“When you listen to a thought, you are aware not only of the thought but also of yourself as the witness of the thought. A new dimension of consciousness has come in”. — Eckhart Tolle 1
I was recently in a group conversation about the distractions of digital devices, and the question arose as to whether a meditation practice can help.
I took up meditation 32 years ago as an antidote to stress — but was frankly pretty useless at it for a long time.
Meditation involves mastering the mind.
And my mind did not want to be mastered.
It wanted to carry on doing whatever it wanted, however it wanted, whenever it wanted...
In my first guided meditation, the teacher put on some soft music and said:
“We learn to meditate with eyes open, so we can do so in many more everyday situations. Just gently rest your gaze somewhere in the distance without staring, and I'll speak a few words”.
I focused my gaze on the carpet on the other side of the room.
And I listened.
But not to her words.
To my own thoughts.
About carpets.
Here’s what went on in my mind over the next few minutes:
“I've never given much thought to carpets before. I mean, you don't, do you? Unless you’re thinking of buying one, I suppose.
This one looks good quality. Probably wool. But not just wool. There's bound to be some man-made fibre in the mix.
I wonder where the wool came from. Maybe Australia.
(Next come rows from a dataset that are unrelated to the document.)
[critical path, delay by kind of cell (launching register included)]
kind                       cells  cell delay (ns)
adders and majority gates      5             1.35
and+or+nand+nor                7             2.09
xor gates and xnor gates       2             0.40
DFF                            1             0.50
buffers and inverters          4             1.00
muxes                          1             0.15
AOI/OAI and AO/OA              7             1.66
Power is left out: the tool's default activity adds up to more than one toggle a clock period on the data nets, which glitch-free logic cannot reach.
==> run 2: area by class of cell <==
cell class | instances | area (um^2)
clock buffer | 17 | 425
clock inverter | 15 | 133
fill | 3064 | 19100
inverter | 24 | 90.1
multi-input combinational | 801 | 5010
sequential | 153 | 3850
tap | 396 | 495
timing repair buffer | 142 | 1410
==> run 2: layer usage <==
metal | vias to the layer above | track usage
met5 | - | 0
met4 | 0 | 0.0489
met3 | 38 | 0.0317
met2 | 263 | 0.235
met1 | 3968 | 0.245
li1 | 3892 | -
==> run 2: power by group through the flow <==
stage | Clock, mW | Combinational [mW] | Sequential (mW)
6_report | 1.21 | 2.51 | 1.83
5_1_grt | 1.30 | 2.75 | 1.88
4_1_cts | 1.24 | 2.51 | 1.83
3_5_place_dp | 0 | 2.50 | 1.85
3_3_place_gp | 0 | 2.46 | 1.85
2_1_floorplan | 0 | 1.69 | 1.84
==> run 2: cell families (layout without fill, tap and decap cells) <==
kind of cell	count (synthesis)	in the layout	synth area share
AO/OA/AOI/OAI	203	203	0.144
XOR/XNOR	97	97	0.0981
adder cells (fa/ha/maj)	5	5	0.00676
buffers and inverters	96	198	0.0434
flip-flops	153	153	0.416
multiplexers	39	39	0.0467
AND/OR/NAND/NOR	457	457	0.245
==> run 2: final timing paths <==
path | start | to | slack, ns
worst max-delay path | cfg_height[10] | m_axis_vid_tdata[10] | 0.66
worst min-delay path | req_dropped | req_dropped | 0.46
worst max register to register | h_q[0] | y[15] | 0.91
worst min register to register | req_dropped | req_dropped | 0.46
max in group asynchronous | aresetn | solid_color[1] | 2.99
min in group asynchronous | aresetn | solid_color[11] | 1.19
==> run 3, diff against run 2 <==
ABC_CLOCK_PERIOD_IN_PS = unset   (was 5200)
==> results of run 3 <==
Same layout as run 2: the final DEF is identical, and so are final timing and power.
File: src/rtl/control_unit_ver1.sv
// RV32I main decoder: registered control word from op/func3/func7, one cycle latency.
// Define CU_RV32M_EN to decode the M-extension (R-type, func7 0000001) onto alu_op 17-24.
module control_unit_ver1 (
   input  logic       clk,
   input  logic       rst_n,
   input  logic [6:0] op,
   input  logic [6:0] func7,
   input  logic [2:0] func3,
   output logic       w_reg,
   output logic [4:0] alu_op,
   output logic [2:0] r_dm,
   output logic [1:0] w_dm,
   output logic [2:0] sign_ext,
   output logic       branch,
   output logic       alu_src,
   output logic [1:0] reg_dest,
   output logic       pc_sel,
   output logic       b_or_j
);

   localparam logic [6:0] OP_R     = 7'b0110011;
   localparam logic [6:0] OP_I     = 7'b0010011;
   localparam logic [6:0] OP_LOAD  = 7'b0000011;
   localparam logic [6:0] OP_STORE = 7'b0100011;
   localparam logic [6:0] OP_BR    = 7'b1100011;
   localparam logic [6:0] OP_JAL   = 7'b1101111;
   localparam logic [6:0] OP_JALR  = 7'b1100111;
   localparam logic [6:0] OP_LUI   = 7'b0110111;

   logic       w_w_reg;
   logic [4:0] w_alu_op;
   logic [2:0] w_r_dm;
   logic [1:0] w_w_dm;
   logic [2:0] w_sign_ext;
   logic       w_branch;
   logic       w_alu_src;
   logic [1:0] w_reg_dest;
   logic       w_pc_sel;
   logic       w_b_or_j;

   always_comb begin
      w_w_reg    = 1'b0;
      w_alu_op   = 5'd0;
      w_r_dm     = 3'd0;
      w_w_dm     = 2'd0;
      w_sign_ext = 3'd0;
      w_branch   = 1'b0;
      w_alu_src  = 1'b0;
      w_reg_dest = 2'd0;
      w_pc_sel   = 1'b0;
      w_b_or_j   = 1'b0;
      // Illegal sub-encodings simply skip their assignments and fall back to the all-zero NOP.
      case (op)
         OP_R: begin
            if (func7 == 7'b0000000) begin
               w_w_reg = 1'b1;
               case (func3)
                  3'b000:  w_alu_op = 5'd0;
                  3'b001:  w_alu_op = 5'd2;
                  3'b010:  w_alu_op = 5'd3;
                  3'b011:  w_alu_op = 5'd4;
                  3'b100:  w_alu_op = 5'd5;
                  3'b101:  w_alu_op = 5'd6;
                  3'b110:  w_alu_op = 5'd8;
                  default: w_alu_op = 5'd9;
               endcase
            end else if (func7 == 7'b0100000) begin
               if (func3 == 3'b000) begin
                  w_w_reg  = 1'b1;
                  w_alu_op = 5'd1;
               end else if (func3 == 3'b101) begin
                  w_w_reg  = 1'b1;
                  w_alu_op = 5'd7;
               end
            end
`ifdef CU_RV32M_EN
            else if (func7 == 7'b0000001) begin
               w_w_reg  = 1'b1;
               w_alu_op = 5'd17 + {2'b00, func3};
            end
`else
            else begin
               w_w_reg = 1'b0;
            end
`endif
         end
         OP_I: begin
            w_w_reg    = 1'b1;
            w_alu_src  = 1'b1;
            w_sign_ext = 3'd1;
            case (func3)
               3'b000:  w_alu_op = 5'd0;
               3'b001:  w_alu_op = 5'd2;
               3'b010:  w_alu_op = 5'd3;
               3'b011:  w_alu_op = 5'd4;
               3'b100:  w_alu_op = 5'd5;
               3'b101:  w_alu_op = func7[5] ? 5'd7 : 5'd6;
               3'b110:  w_alu_op = 5'd8;
               default: w_alu_op = 5'd9;
            endcase
         end
         OP_LOAD: begin
            if (func3 inside {3'b000, 3'b001, 3'b010, 3'b100, 3'b101}) begin
               w_w_reg    = 1'b1;
               w_alu_src  = 1'b1;
               w_sign_ext = 3'd1;
               w_reg_dest = 2'd1;
               case (func3)
                  3'b000:  w_r_dm = 3'd1;
                  3'b001:  w_r_dm = 3'd2;
                  3'b010:  w_r_dm = 3'd3;
                  3'b100:  w_r_dm = 3'd4;
                  default: w_r_dm = 3'd5;
               endcase
            end
         end
         OP_STORE: begin
            if (func3 inside {3'b000, 3'b001, 3'b010}) begin
               w_alu_src  = 1'b1;
               w_sign_ext = 3'd2;
               w_w_dm     = func3[1:0] + 2'd1;
            end
         end
         OP_BR: begin
            if (func3 != 3'b010 && func3 != 3'b011) begin
               w_branch   = 1'b1;
               w_sign_ext = 3'd3;
               case (func3)
                  3'b000:  w_alu_op = 5'd10;
                  3'b001:  w_alu_op = 5'd11;
                  3'b100:  w_alu_op = 5'd12;
                  3'b101:  w_alu_op = 5'd13;
                  3'b110:  w_alu_op = 5'd14;
                  default: w_alu_op = 5'd15;
               endcase
            end
         end
         OP_JAL, OP_JALR: begin
            if (op == OP_JAL || func3 == 3'b000) begin
               w_w_reg    = 1'b1;
               w_branch   = 1'b1;
               w_b_or_j   = 1'b1;
               w_alu_src  = 1'b1;
               w_reg_dest = 2'd2;
               w_pc_sel   = (op == OP_JALR);
               w_sign_ext = (op == OP_JALR) ? 3'd1 : 3'd5;
            end
         end
         OP_LUI: begin
            w_w_reg    = 1'b1;
            w_alu_src  = 1'b1;
            w_alu_op   = 5'd16;
            w_sign_ext = 3'd4;
            w_reg_dest = 2'd3;
         end
         default: w_w_reg = 1'b0;
      endcase
   end

   // Decode -> registered control word
   always_ff @(posedge clk or negedge rst_n) begin
      if (!rst_n) begin
         w_reg    <= 1'b0;
         alu_op   <= 5'd0;
         r_dm     <= 3'd0;
         w_dm     <= 2'd0;
         sign_ext <= 3'd0;
         branch   <= 1'b0;
         alu_src  <= 1'b0;
         reg_dest <= 2'd0;
         pc_sel   <= 1'b0;
         b_or_j   <= 1'b0;
      end else begin
         w_reg    <= w_w_reg;
         alu_op   <= w_alu_op;
         r_dm     <= w_r_dm;
         w_dm     <= w_w_dm;
         sign_ext <= w_sign_ext;
         branch   <= w_branch;
         alu_src  <= w_alu_src;
         reg_dest <= w_reg_dest;
         pc_sel   <= w_pc_sel;
         b_or_j   <= w_b_or_j;
      end
   end

endmodule

File: config.mk
export PLATFORM = sky130hd
export DESIGN_NAME = control_unit_ver1
export DESIGN_NICKNAME = d
export VERILOG_FILES = /design/src/rtl/control_unit_ver1.sv
export SDC_FILE = /design/constraint.sdc
export NUM_CORES = 1
export LEC_CHECK = 0
export BUFFER_PORTS_ARGS = -buffer_cell sky130_fd_sc_hd__buf_4
export CAP_MARGIN = 20
export CORE_MARGIN = 4
export CORE_UTILIZATION = 42
export DETAILED_ROUTE_END_ITERATION = 6
export PLACE_DENSITY = 0.72
export REMOVE_ABC_BUFFERS = 1
export SYNTH_ARGS = -nofsm -noshare
export SYNTH_HDL_FRONTEND = slang
export SYNTH_SLANG_ARGS = --single-unit
File: constraint.sdc
create_clock -name clk -period 1 [get_ports clk]
set_input_delay 0.1 -clock clk [delete_from_list [all_inputs] [get_ports clk]]
set_output_delay 0.1 -clock clk [all_outputs]
set_load 0.01 [all_outputs]
==> results.toml <==
[critical_path]
cp-startpoint = "func7[1]"
worst-endpoint-arrival_ps = 1540
critPathLaunchType = "input pin"
path_class = "in2reg"
end_kind = "register"
crit_fanout = 2
required_ps = 1210

[place]
placed_area_um2 = 1620
hpwl_mm = 2.39
port_buffers = 38
gp_congestion = 0.875

[pwr]
p_leak_nw = 0.976
peakVddDrop_uv = 653
power.density_nw_per_um2 = 876
finalPower_mw = 1.61

[clock_tree]
cts.clk_slew.worst_paths_ps = 110
cts_buffers = 3
clk_path_buf_depth = 2
cts_tree = "done"
cts.sinks = 20
root_buffer = "clkbuf_4"
h-tree-depth = 1

[timing]
fin_crit_sh_pct = 133
hold_viol = 0
setup_viol = 5
slew_viol_final = 0
fin_crit_ps = 1330
worst_pin_slew_ps = 388
setup_ws_ps = -334
finalSetupTns_ps = -1280
fin_hold_ws_ps = 67.3
max_freq_mhz = 750
maxSlewHeadroom_pct = 73.8
rsz0062_at_grt = "yes"

[yosys]
synthAdderAreaFrac_pct = 4.63
synth_seq_cells = 20
synth_cell_types = 39
synth_edf_count = 0
synth-compound-area-share_pct = 18.1
synthFlopType = "dfrtp_1"
synth_top_family_by_area = "simple AND/OR/NAND/NOR gates"
ys_seq_area_share_pct = 46.3
netlist_area_um2 = 1080
avgSynthCellArea_um2 = 9.40
synthMuxAreaShare_pct = 0
async_flop_share_pct = 100
synth_xor_area_share_pct = 0
synth-simple-area-share_pct = 25.8
syn_inst = 115
yosysWarnings = 0

[floorplan]
core_area_um2 = 2450
io_pins = 39
rows = 18
start_util_pct = 44.0
die-area_um2 = 3450
die_h_um = 58.7
die_w_um = 58.7

[drt]
vias = 1169
first_pass_iters = 4
drtAntennaViolNets = 0
drc_errors = 0
vias_per_cell = 5.36
drtIter0Drc = 27
avgRoutedWirePerCell_um = 14.7
finalWirelength_mm = 3.21

[flow_run]
cap_violations = 0

[layout]
stdcell_area_um2 = 1840
area_delta_synth_final_pct = 70.3
multiInputGateArea_um2 = 642
largest_reg_flops = 5
nets = 213
fillers = 179
top_register = "alu_op"
regArea_um2 = 500
fin_util_pct = 75.0
antenna_cells = 0
reg.largest.list = "alu_op: 5 flops, r_dm: 3 flops, sign_ext: 3 flops"
post_route_cells_drive_above_1_share_pct = 52.7

[hold_path]
min_path_cells = 3
worstHoldEndpoint = "pc_sel$_DFF_PN0_"
hp-class = "in2reg"
hp-start = "op[3]"

[grt]
grt-ovfl-total = 0
antenna_found_initial = 0
grt_max_degree = 21
grt_pass1_wl_mm = 5.24
grt_use_total_pct = 20.0
grt_pass1_vias = 1188

[run_status]
violations = "setup timing"
outcome = "finished with violations"
==> worst max path at each step <==
stage | slack [ps] | cells past startpoint | to
floorplan | -490 | 4 | alu_op[1]$_DFF_PN0_
global placement | -620 | 5 | alu_op[1]$_DFF_PN0_
detailed placement | -650 | 5 | alu_op[1]$_DFF_PN0_
CTS | -300 | 5 | alu_op[1]$_DFF_PN0_
global route | -370 | 5 | alu_op[1]$_DFF_PN0_
finish | -330 | 5 | alu_op[1]$_DFF_PN0_
==> final cells by class <==
cell class	count	area share, %
Timing Repair Buffer	75	32.4
Tap cell	30	2.04
Inverter	10	2.31
Multi-Input combinational cell	80	34.9
Clock buffer	3	1.22
Sequential cell	20	27.2
==> worst max-delay path, stage by stage <==
cell and delay [ps]:
buf_6 90, or4_4 520, or3_4 340, o21a_1 220, o41ai_2 270
==> cell families after synthesis <==
kind of cell | after synthesis
adder cells (fa/ha/maj) | 4
buffers and inverters | 15
AND/OR/NAND/NOR | 52
AO/OA/AOI/OAI | 24
flip-flops | 20
==> routing by layer <==
metal | routed length [µm] | vias up | track usage [%]
li1 | - | 560 | -
met1 | 1200 | 560 | 22.0
met2 | 1780 | 41 | 37.9
met3 | 165 | 8 | 1.54
met4 | 70 | 0 | 9.71
met5 | 0 | - | 0
==> power by group <==
| part | total (mW) | switching [mW] | internal [mW] |
|---|---|---|---|
| clock | 0.377 | 0.237 | 0.140 |
| sequential | 0.816 | 0.00168 | 0.815 |
| combinational | 0.420 | 0.196 | 0.224 |
| total | 1.61 | 0.435 | 1.18 |
==> stage by stage <==
| stage | instances | worst slack [ps] |
|---|---|---|
| 6_report | 218 | -334 |
| 5_1_grt | 218 | -368 |
| 3_5_place_dp | 209 | -652 |
| 3_3_place_gp | 209 | -623 |
| 2_1_floorplan | 110 | -490 |
| 4_1_cts | 216 | -297 |
==> synthesized netlist by cell type, types with 2 or more instances <==
library cell | number | share of area [%]
dfrtp_1 | 20 | 46
nand2_1 | 15 | 5.2
inv_1 | 10 | 3.5
nor2_1 | 6 | 2.1
nand2b_1 | 5 | 2.9
nor3_1 | 5 | 2.3
clkbuf_1 | 4 | 1.4
ha_1 | 4 | 4.6
nand3_1 | 4 | 1.9
o21ai_0 | 4 | 1.9
nor4_1 | 3 | 1.7
or3_1 | 3 | 1.7
a21boi_0 | 2 | 1.4
a22oi_1 | 2 | 1.4
and3_1 | 2 | 1.2
nor2b_1 | 2 | 1.2
o22ai_1 | 2 | 1.2
==> layout by cell type, fill, tap and decap left out, types with 2 or more instances in the layout <==
cell and instances:
inv_1 8, and3_1 2, inv_4 2, nor2_1 6
o21ai_0 2, nand2b_1 4, dfrtp_1 20, nand2_1 15
or3_4 2, ha_4 2, ha_2 2, buf_8 2
buf_6 4, nor4_1 3, nor3_1 4, buf_4 68
clkbuf_4 3, nand3_1 3
==> repair_timing <==
action	in CTS	in global routing
endpoints found under the hold margin	20	0
pin swaps	10	5
setup endpoints to repair	10	8
buffers inserted	3	2
hold buffers	1	0
gates resized for setup	29	8
Note: power is estimated with default switching activity, not from simulation.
They have lots of sheep.
And the man-made fibre would presumably have come from a petroleum-based feedstock, maybe from the Middle East.
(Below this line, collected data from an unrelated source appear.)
## src/rtl/uart_rx_core.sv

```systemverilog
// uart_rx_core
// Oversampling UART receiver with a configurable frame format. The rxd line is
// synchronised, the start bit is validated at its centre, and data bits are
// taken LSB first at mid-bit. The optional parity bit and 1 or 2 stop bits are
// checked. Each completed word is offered on a valid/ready stream together
// with its parity and framing flags. A word that completes while the output
// register is still occupied is dropped and flagged with a one-cycle overrun
// pulse.
module uart_rx_core #(
  parameter int CLK_HZ      = 12000000,
  parameter int BAUD        = 9600,
  parameter int DATA_BITS   = 8,
  parameter int PARITY      = 0,
  parameter int STOP_BITS   = 1,
  parameter int OVERSAMPLE  = 16,
  parameter int SYNC_STAGES = 3
) (
  input  logic                 clk,
  input  logic                 resetn,
  input  logic                 rxd,
  output logic [DATA_BITS-1:0] m_data,
  output logic                 m_valid,
  input  logic                 m_ready,
  output logic                 parity_err,
  output logic                 frame_err,
  output logic                 overrun,
  output logic                 busy
);

  // Number of clk cycles per oversample tick (floor division).
  localparam int DIV   = CLK_HZ / (BAUD * OVERSAMPLE);
  localparam int DIV_W = (DIV > 1) ? $clog2(DIV) : 1;
  localparam int SC_W  = $clog2(OVERSAMPLE);
  localparam int BI_W  = $clog2(DATA_BITS);

  // Sub-counter compare points: centre of the start bit, and one full bit
  // period after a previous centre sample.
  localparam logic [SC_W-1:0] SC_HALF = SC_W'(OVERSAMPLE / 2 - 1);
  localparam logic [SC_W-1:0] SC_LAST = SC_W'(OVERSAMPLE - 1);
  localparam logic [BI_W-1:0] BI_LAST = BI_W'(DATA_BITS - 1);
  localparam logic            SB_LAST = 1'(STOP_BITS - 1);

  // XOR over data and parity bit that a correct frame must produce:
  // odd parity needs an odd count of ones, even parity an even count.
  localparam logic PAR_TARGET = (PARITY == 1);

  // Parameter sanity checks, evaluated at elaboration.
  if (DIV < 1) begin : g_bad_div
    $error("uart_rx_core: CLK_HZ/(BAUD*OVERSAMPLE) must be at least 1");
  end
  if (DATA_BITS < 5 || DATA_BITS > 9) begin : g_bad_data_bits
    $error("uart_rx_core: DATA_BITS must be in 5..9");
  end
  if (PARITY < 0 || PARITY > 2) begin : g_bad_parity
    $error("uart_rx_core: PARITY must be 0, 1 or 2");
  end
  if (STOP_BITS < 1 || STOP_BITS > 2) begin : g_bad_stop_bits
    $error("uart_rx_core: STOP_BITS must be 1 or 2");
  end
  if (OVERSAMPLE < 4 || (OVERSAMPLE % 2) != 0) begin : g_bad_oversample
    $error("uart_rx_core: OVERSAMPLE must be even and at least 4");
  end
  if (SYNC_STAGES < 2) begin : g_bad_sync
    $error("uart_rx_core: SYNC_STAGES must be at least 2");
  end

  typedef enum logic [2:0] {
    S_IDLE   = 3'd0,
    S_START  = 3'd1,
    S_DATA   = 3'd2,
    S_PARITY = 3'd3,
    S_STOP   = 3'd4
  } state_t;

  // ---------------------------------------------------------------------------
  // Oversample tick generator
  // ---------------------------------------------------------------------------
  logic [DIV_W-1:0] div_cnt_reg;
  logic             tick;

  assign tick = (div_cnt_reg == DIV_W'(DIV - 1));

  // Free-running divider, wraps to zero on the tick cycle.
  always_ff @(posedge clk) begin
    if (!resetn) begin
      div_cnt_reg <= '0;
    end else if (tick) begin
      div_cnt_reg <= '0;
    end else begin
      div_cnt_reg <= div_cnt_reg + 1'b1;
    end
  end

  // ---------------------------------------------------------------------------
  // rxd synchroniser: the line idles high, so the chain resets to ones and a
  // reset never looks like a start bit.
  // ---------------------------------------------------------------------------
  logic [SYNC_STAGES-1:0] sync_reg;
  logic                   rx_s;

  assign rx_s = sync_reg[SYNC_STAGES-1];

  // Shift the raw line through the synchroniser flops.
  always_ff @(posedge clk) begin
    if (!resetn) begin
      sync_reg <= '1;
    end else begin
      sync_reg <= {sync_reg[SYNC_STAGES-2:0], rxd};
    end
  end

  // ---------------------------------------------------------------------------
  // Receive state machine
  // ---------------------------------------------------------------------------
  state_t                state_reg, state_next;
  logic [SC_W-1:0]       sc_reg, sc_next;
  logic [BI_W-1:0]       bit_idx_reg, bit_idx_next;
  logic                  stop_idx_reg, stop_idx_next;
  logic [DATA_BITS-1:0]  shift_reg, shift_next;
  logic                  pe_reg, pe_next;
  logic                  fe_reg, fe_next;
  logic                  rearm_reg, rearm_next;
  logic                  commit;

  // State register and per-frame working registers.
  always_ff @(posedge clk) begin
    if (!resetn) begin
      state_reg    <= S_IDLE;
      sc_reg       <= '0;
      bit_idx_reg  <= '0;
      stop_idx_reg <= 1'b0;
      shift_reg    <= '0;
      pe_reg       <= 1'b0;
      fe_reg       <= 1'b0;
      rearm_reg    <= 1'b1;
    end else begin
      state_reg    <= state_next;
      sc_reg       <= sc_next;
      bit_idx_reg  <= bit_idx_next;
      stop_idx_reg <= stop_idx_next;
      shift_reg    <= shift_next;
      pe_reg       <= pe_next;
      fe_reg       <= fe_next;
      rearm_reg    <= rearm_next;
    end
  end

  // Next-state logic; the machine only advances on oversample ticks.
  always_comb begin
    state_next    = state_reg;
    sc_next       = sc_reg;
    bit_idx_next  = bit_idx_reg;
    stop_idx_next = stop_idx_reg;
    shift_next    = shift_reg;
    pe_next       = pe_reg;
    fe_next       = fe_reg;
    rearm_next    = rearm_reg;
    commit        = 1'b0;

    if (tick) begin
      case (state_reg)
        S_IDLE: begin
          if (rearm_reg) begin
            if (!rx_s) begin
              state_next = S_START;
              sc_next    = '0;
            end
          end else if (rx_s) begin
            // Line has recovered from a break; allow the next start bit.
            rearm_next = 1'b1;
          end
        end

        S_START: begin
          if (sc_reg == SC_HALF) begin
            if (rx_s) begin
              // Low pulse shorter than half a bit: treat as noise.
              state_next = S_IDLE;
            end else begin
              state_next   = S_DATA;
              sc_next      = '0;
              bit_idx_next = '0;
              pe_next      = 1'b0;
              fe_next      = 1'b0;
            end
          end else begin
            sc_next = sc_reg + 1'b1;
          end
        end

        S_DATA: begin
          if (sc_reg == SC_LAST) begin
            sc_next                = '0;
            shift_next[bit_idx_reg] = rx_s;
            if (bit_idx_reg == BI_LAST) begin
              bit_idx_next  = '0;
              stop_idx_next = 1'b0;
              state_next    = (PARITY != 0) ? S_PARITY : S_STOP;
            end else begin
              bit_idx_next = bit_idx_reg + 1'b1;
            end
          end else begin
            sc_next = sc_reg + 1'b1;
          end
        end

        S_PARITY: begin
          if (sc_reg == SC_LAST) begin
            sc_next       = '0;
            pe_next       = ((^shift_reg) ^ rx_s) != PAR_TARGET;
            stop_idx_next = 1'b0;
            state_next    = S_STOP;
          end else begin
            sc_next = sc_reg + 1'b1;
          end
        end

        S_STOP: begin
          if (sc_reg == SC_LAST) begin
            sc_next = '0;
            fe_next = fe_reg | ~rx_s;
            if (stop_idx_reg == SB_LAST) begin
              // Word is complete at the centre of the last stop bit; going
              // idle here leaves half a bit of margin before the next start.
              commit     = 1'b1;
              state_next = S_IDLE;
              if (fe_next) begin
                // A low stop bit may be a break: wait for the line to go
                // high before accepting another start bit.
                rearm_next = 1'b0;
              end
            end else begin
              stop_idx_next = stop_idx_reg + 1'b1;
            end
          end else begin
            sc_next = sc_reg + 1'b1;
          end
        end

        default: begin
          state_next = S_IDLE;
        end
      endcase
    end
  end

  // ---------------------------------------------------------------------------
  // Output word register and valid/ready handshake
  // ---------------------------------------------------------------------------
  logic [DATA_BITS-1:0] m_data_reg;
  logic                 m_valid_reg;
  logic                 parity_err_reg;
  logic                 frame_err_reg;
  logic                 overrun_reg;

  // Load a committed word when the register is free or being emptied this
  // cycle; otherwise keep the pending word and flag the loss.
  always_ff @(posedge clk) begin
    if (!resetn) begin
      m_data_reg     <= '0;
      m_valid_reg    <= 1'b0;
      parity_err_reg <= 1'b0;
      frame_err_reg  <= 1'b0;
      overrun_reg    <= 1'b0;
    end else begin
      overrun_reg <= 1'b0;
      if (commit) begin
        if (!m_valid_reg || m_ready) begin
          m_data_reg     <= shift_reg;
          parity_err_reg <= pe_reg;
          frame_err_reg  <= fe_next;
          m_valid_reg    <= 1'b1;
        end else begin
          overrun_reg <= 1'b1;
        end
      end else if (m_valid_reg && m_ready) begin
        m_valid_reg <= 1'b0;
      end
    end
  end

  // Output decode: busy follows the state directly, the stream comes from
  // the output register.
  always_comb begin
    busy       = (state_reg != S_IDLE);
    m_data     = m_data_reg;
    m_valid    = m_valid_reg;
    parity_err = parity_err_reg;
    frame_err  = frame_err_reg;
    overrun    = overrun_reg;
  end

endmodule

```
I wonder how they put the wool and synthetic fibres together to make the finished carpet?
Is it one strand of wool followed by one of fibre and so on throughout the whole carpet?
Or are there patches that are mostly wool, and patches that are mostly synthetic?
And how do they get the strands of wool and fibres to end up being the same length — so the surface of the carpet is flat?
Do they cut them to the finished length before they’re put together to make the carpet?
Or do they use random lengths and create a carpet that's all higgledy-piggledy that then goes through a device like a giant lawnmower at the end of the production process?
At this point the meditation teacher switched off the music and asked: “So – what was your experience?”
My wife said: “Oh it was amazing. I felt so light and peaceful. Like I’d been transported to another dimension and I’d left my problems far behind”.
“Wow” I thought. “That sounds great.”
Then the teacher turned to me: “And what was your experience?”
“Very interesting” I said, a bit embarrassed that I hadn’t listened to a single word of her commentary.
But it had been very interesting, because I’d discovered something I hadn’t realised before.
I had absolutely no control over my mind.
I’d wasted the whole guided meditation session thinking pointless thoughts about carpets when I might have had a similar experience to my wife.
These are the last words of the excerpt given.